Assignment: Rising CO$_2$ levels in the atmosphereΒΆ

Mauna Loa Observatory is located over 3000 meters above the sea level, on the Big Island of Hawaii. NOAA, the National Oceanic and Atmospheric Administration, runs this facility, and has been collecting data on the composition of our atmosphere for years. The rise of CO$_2$ in our atmosphere is one of the drivers of climate change as CO$_2$ is a heat-trapping gas. NOAA measures CO$_2$ levels at the observatory and has made its data available for all.

Task

In this assignment, your task is

  1. to download this data from within python using urllib,
  2. do the necessary data munging to get the data into arrays,
  3. extract the monthly averages of measured CO$_2$ from a data column named average,
  4. plot the monthly averages as a function of time,
  5. estimate the rate of change of CO$_2$ from this data, and
  6. plot your estimate of the rate of change as a function of time.

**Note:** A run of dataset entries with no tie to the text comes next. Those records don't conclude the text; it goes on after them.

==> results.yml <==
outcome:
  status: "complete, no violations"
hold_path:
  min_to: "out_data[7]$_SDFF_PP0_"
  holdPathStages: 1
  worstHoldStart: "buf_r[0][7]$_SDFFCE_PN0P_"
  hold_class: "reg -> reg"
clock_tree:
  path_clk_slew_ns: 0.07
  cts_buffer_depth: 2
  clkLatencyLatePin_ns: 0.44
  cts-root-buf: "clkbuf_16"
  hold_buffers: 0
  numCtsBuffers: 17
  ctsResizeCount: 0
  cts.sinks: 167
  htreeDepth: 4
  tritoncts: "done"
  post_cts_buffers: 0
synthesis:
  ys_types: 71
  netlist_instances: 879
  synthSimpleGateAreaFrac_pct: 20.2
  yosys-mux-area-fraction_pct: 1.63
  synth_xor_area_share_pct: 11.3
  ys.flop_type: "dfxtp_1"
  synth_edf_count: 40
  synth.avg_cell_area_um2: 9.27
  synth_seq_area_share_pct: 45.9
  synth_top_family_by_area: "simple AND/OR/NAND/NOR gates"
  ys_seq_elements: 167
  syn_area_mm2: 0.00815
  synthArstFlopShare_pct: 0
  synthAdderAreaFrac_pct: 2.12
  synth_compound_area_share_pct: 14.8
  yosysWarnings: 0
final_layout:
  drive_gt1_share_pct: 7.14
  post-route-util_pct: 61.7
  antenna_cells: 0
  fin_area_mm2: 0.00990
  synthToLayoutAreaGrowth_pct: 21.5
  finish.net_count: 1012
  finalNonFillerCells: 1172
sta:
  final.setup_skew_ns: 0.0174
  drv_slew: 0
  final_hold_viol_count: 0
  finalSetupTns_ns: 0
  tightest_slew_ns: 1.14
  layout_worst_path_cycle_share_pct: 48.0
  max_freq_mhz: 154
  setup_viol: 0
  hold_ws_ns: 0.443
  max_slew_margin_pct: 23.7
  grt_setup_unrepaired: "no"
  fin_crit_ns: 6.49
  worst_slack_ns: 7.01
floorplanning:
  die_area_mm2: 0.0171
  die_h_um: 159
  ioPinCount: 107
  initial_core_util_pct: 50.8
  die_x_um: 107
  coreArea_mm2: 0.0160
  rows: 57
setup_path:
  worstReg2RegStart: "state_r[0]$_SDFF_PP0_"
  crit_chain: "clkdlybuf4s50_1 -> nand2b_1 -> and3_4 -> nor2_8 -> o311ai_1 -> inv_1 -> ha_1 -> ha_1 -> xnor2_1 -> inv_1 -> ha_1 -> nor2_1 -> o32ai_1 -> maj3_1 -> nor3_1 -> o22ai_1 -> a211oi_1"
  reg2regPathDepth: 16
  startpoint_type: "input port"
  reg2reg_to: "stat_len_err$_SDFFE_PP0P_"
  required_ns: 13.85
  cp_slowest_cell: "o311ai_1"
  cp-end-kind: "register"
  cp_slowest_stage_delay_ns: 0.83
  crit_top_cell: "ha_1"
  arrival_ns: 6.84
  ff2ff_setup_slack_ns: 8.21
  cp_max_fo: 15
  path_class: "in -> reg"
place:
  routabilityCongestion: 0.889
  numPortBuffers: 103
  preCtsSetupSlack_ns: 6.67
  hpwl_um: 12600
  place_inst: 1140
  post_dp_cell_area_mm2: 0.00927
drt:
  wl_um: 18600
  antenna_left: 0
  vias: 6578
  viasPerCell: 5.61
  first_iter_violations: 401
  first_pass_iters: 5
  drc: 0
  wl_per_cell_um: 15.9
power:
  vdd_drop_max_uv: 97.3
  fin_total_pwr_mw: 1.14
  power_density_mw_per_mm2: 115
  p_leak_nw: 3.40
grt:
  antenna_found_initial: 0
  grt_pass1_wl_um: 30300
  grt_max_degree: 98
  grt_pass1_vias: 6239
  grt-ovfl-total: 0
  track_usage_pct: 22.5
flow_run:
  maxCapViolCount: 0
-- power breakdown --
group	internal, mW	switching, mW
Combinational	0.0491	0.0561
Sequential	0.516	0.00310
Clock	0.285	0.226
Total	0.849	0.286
`config.mk`:
```
export PLATFORM = sky130hd
export DESIGN_NAME = lampfpu_log_rndpack
export DESIGN_NICKNAME = d
export VERILOG_FILES = /design/src/rtl/lampfpu_log_rndpack_pkg.sv /design/src/rtl/lampfpu_log_rndpack_rnd.sv /design/src/rtl/lampfpu_log_rndpack.sv
export SDC_FILE = /design/constraint.sdc
export NUM_CORES = 1
export LEC_CHECK = 0
export CAP_MARGIN = 20
export CORE_MARGIN = 2
export CORE_UTILIZATION = 54
export CTS_BUF_LIST = sky130_fd_sc_hd__clkbuf_4
export DETAILED_ROUTE_END_ITERATION = 6
export PLACE_DENSITY = 0.89
export SYNTH_ARGS = -nofsm -noshare
export SYNTH_HDL_FRONTEND = slang
export SYNTH_SLANG_ARGS = --single-unit
export TNS_END_PERCENT = 30
```
`constraint.sdc`:
```
create_clock -name clk -period 3.4 [get_ports clk]
set_input_delay 0.34 -clock clk [delete_from_list [all_inputs] [get_ports clk]]
set_output_delay 0.34 -clock clk [all_outputs]
set_load 0.02 [all_outputs]
```
`src/rtl/lampfpu_log_rndpack_pkg.sv`:
```
// Shared widths, packed-entry type and bfloat16 special-value constants for the
// log-unit round/pack stage.
package lampfpu_log_rndpack_pkg;

  localparam int LAMP_FLOAT_S_DW = 1;
  localparam int LAMP_FLOAT_E_DW = 8;
  localparam int LAMP_FLOAT_F_DW = 7;
  localparam int LAMP_FLOAT_DW   = LAMP_FLOAT_S_DW + LAMP_FLOAT_E_DW + LAMP_FLOAT_F_DW;

  // Magnitude encodings; the sign is OR-ed in by the caller.
  localparam logic [LAMP_FLOAT_DW-2:0] BF16_INF_MAG  = 15'h7F80;
  localparam logic [LAMP_FLOAT_DW-2:0] BF16_ZERO_MAG = 15'h0000;
  localparam logic [LAMP_FLOAT_E_DW-1:0] EXP_ALL_ONES = 8'hFF;

  typedef struct packed {
    logic [LAMP_FLOAT_DW-1:0] res;
    logic                     ovf;
    logic                     unf;
    logic                     inx;
  } entry_t;

  function automatic logic [LAMP_FLOAT_DW-1:0] pack_bf16(
    input logic                       s,
    input logic [LAMP_FLOAT_E_DW-1:0] e,
    input logic [LAMP_FLOAT_F_DW-1:0] f
  );
    return {s, e, f};
  endfunction

endpackage

```
`src/rtl/lampfpu_log_rndpack_rnd.sv`:
```
// Combinational rounding and special-case packing of one log-unit result
// into a bfloat16 entry with IEEE flags.
module lampfpu_log_rndpack_rnd
  import lampfpu_log_rndpack_pkg::*;
(
  input  logic                       s,
  input  logic [LAMP_FLOAT_E_DW-1:0] e,
  input  logic [LAMP_FLOAT_F_DW-1:0] f,
  input  logic                       is_overflow,
  input  logic                       is_underflow,
  input  logic                       is_to_round,
  output entry_t                     entry
);

  logic [LAMP_FLOAT_F_DW:0]   f_sum_s;
  logic [LAMP_FLOAT_E_DW-1:0] e_rnd_s;
  logic [LAMP_FLOAT_F_DW-1:0] f_rnd_s;

  // Fraction increment; a carry out renormalises into the exponent.
  always_comb begin
    f_sum_s = {1'b0, f} + {{LAMP_FLOAT_F_DW{1'b0}}, is_to_round};
    if (f_sum_s[LAMP_FLOAT_F_DW]) begin
      e_rnd_s = e + 8'd1;
      f_rnd_s = 7'h00;
    end else begin
      e_rnd_s = e;
      f_rnd_s = f_sum_s[LAMP_FLOAT_F_DW-1:0];
    end
  end

  // Special cases take priority over the rounded value.
  always_comb begin
    entry = '0;
    if (is_overflow) begin
      entry.res = {s, BF16_INF_MAG};
      entry.ovf = 1'b1;
      entry.inx = 1'b1;
    end else if (is_underflow) begin
      entry.res = {s, BF16_ZERO_MAG};
      entry.unf = 1'b1;
      entry.inx = 1'b1;
    end else if (e == EXP_ALL_ONES) begin
      entry.res = pack_bf16(s, e, f);
    end else if (e_rnd_s == EXP_ALL_ONES) begin
      entry.res = {s, BF16_INF_MAG};
      entry.ovf = 1'b1;
      entry.inx = 1'b1;
    end else begin
      entry.res = pack_bf16(s, e_rnd_s, f_rnd_s);
      entry.inx = is_to_round;
    end
  end

endmodule

```
`src/rtl/lampfpu_log_rndpack.sv`:
```
// Log-unit result round/pack stage followed by a small in-order FIFO with
// sticky drop indication when a result arrives while the FIFO is full.
module lampfpu_log_rndpack
  import lampfpu_log_rndpack_pkg::*;
#(
  parameter int FIFO_DEPTH = 2
) (
  input  logic                          clk,
  input  logic                          rst,
  input  logic                          valid_i,
  input  logic [LAMP_FLOAT_S_DW-1:0]    s_i,
  input  logic [LAMP_FLOAT_E_DW-1:0]    e_i,
  input  logic [LAMP_FLOAT_F_DW-1:0]    f_i,
  input  logic                          isOverflow_i,
  input  logic                          isUnderflow_i,
  input  logic                          isToRound_i,
  output logic [15:0]                   res_o,
  output logic                          ovf_o,
  output logic                          unf_o,
  output logic                          inx_o,
  output logic                          valid_o,
  input  logic                          ready_i,
  output logic [$clog2(FIFO_DEPTH):0]   count_o,
  output logic                          drop_o
);

  localparam int AW = $clog2(FIFO_DEPTH);
  localparam int CW = AW + 1;
  localparam logic [CW-1:0] FULL_CNT = CW'(FIFO_DEPTH);

  entry_t          mem_r [FIFO_DEPTH];
  logic [AW-1:0]   wr_ptr_r;
  logic [AW-1:0]   rd_ptr_r;
  logic [CW-1:0]   count_r;
  logic            drop_r;
  entry_t          new_entry_s;
  logic            full_s;
  logic            pop_s;
  logic            push_s;
  logic            lost_s;

  lampfpu_log_rndpack_rnd u_rnd (
    .s            (s_i),
    .e            (e_i),
    .f            (f_i),
    .is_overflow  (isOverflow_i),
    .is_underflow (isUnderflow_i),
    .is_to_round  (isToRound_i),
    .entry        (new_entry_s)
  );

  // Handshake decode; an empty FIFO never pops, so there is no bypass path.
  always_comb begin
    full_s = (count_r == FULL_CNT);
    pop_s  = (count_r != {CW{1'b0}}) && ready_i;
    push_s = valid_i && (!full_s || pop_s);
    lost_s = valid_i && full_s && !pop_s;
  end

  // FIFO storage, pointers, occupancy and sticky drop flag.
  always_ff @(posedge clk) begin
    if (!rst) begin
      for (int i = 0; i < FIFO_DEPTH; i++) begin
        mem_r[i] <= '0;
      end
      wr_ptr_r <= '0;
      rd_ptr_r <= '0;
      count_r  <= '0;
      drop_r   <= 1'b0;
    end else begin
      if (push_s) begin
        mem_r[wr_ptr_r] <= new_entry_s;
        wr_ptr_r        <= wr_ptr_r + AW'(1);
      end
      if (pop_s) begin
        rd_ptr_r <= rd_ptr_r + AW'(1);
      end
      case ({push_s, pop_s})
        2'b10:   count_r <= count_r + CW'(1);
        2'b01:   count_r <= count_r - CW'(1);
        default: count_r <= count_r;
      endcase
      if (lost_s) begin
        drop_r <= 1'b1;
      end
    end
  end

  // Head is read straight from registered storage, so it stays stable while stalled.
  assign res_o   = mem_r[rd_ptr_r].res;
  assign ovf_o   = mem_r[rd_ptr_r].ovf;
  assign unf_o   = mem_r[rd_ptr_r].unf;
  assign inx_o   = mem_r[rd_ptr_r].inx;
  assign valid_o = (count_r != {CW{1'b0}});
  assign count_o = count_r;
  assign drop_o  = drop_r;

endmodule

```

The last two items require you to experiment with imperfect techniques to estimate rate of change (imperfections that we saw in previous class activities). Please conclude your assignment with what your answer would be if a policy-maker wants a "yes or no" answer on whether the rate of increase of CO$_2$ is increasing.

Your product for grading should be a jupyter notebook, written clearly (like a term paper), including code and graphs, and with explanations of all your steps to arrive at your graphs and conclusions.

Hints

  • This is where the data is available for download:

ftp://aftp.cmdl.noaa.gov/products/trends/co2/co2_mm_mlo.txt

  • The data has gaps (read the file header) which you can easily remove using numpy's masking facilities.

  • The data may not be perfectly equispaced. Use the function interp1d from scipy.interpolate to generate values at equispaced time intervals (after installing scipy).

  • You will see that although CO$_2$ data has a rising trend, the curve is filled with small oscillations. Use your experience from exercises or any other tools you know to calculate rate estimates of the overall trend.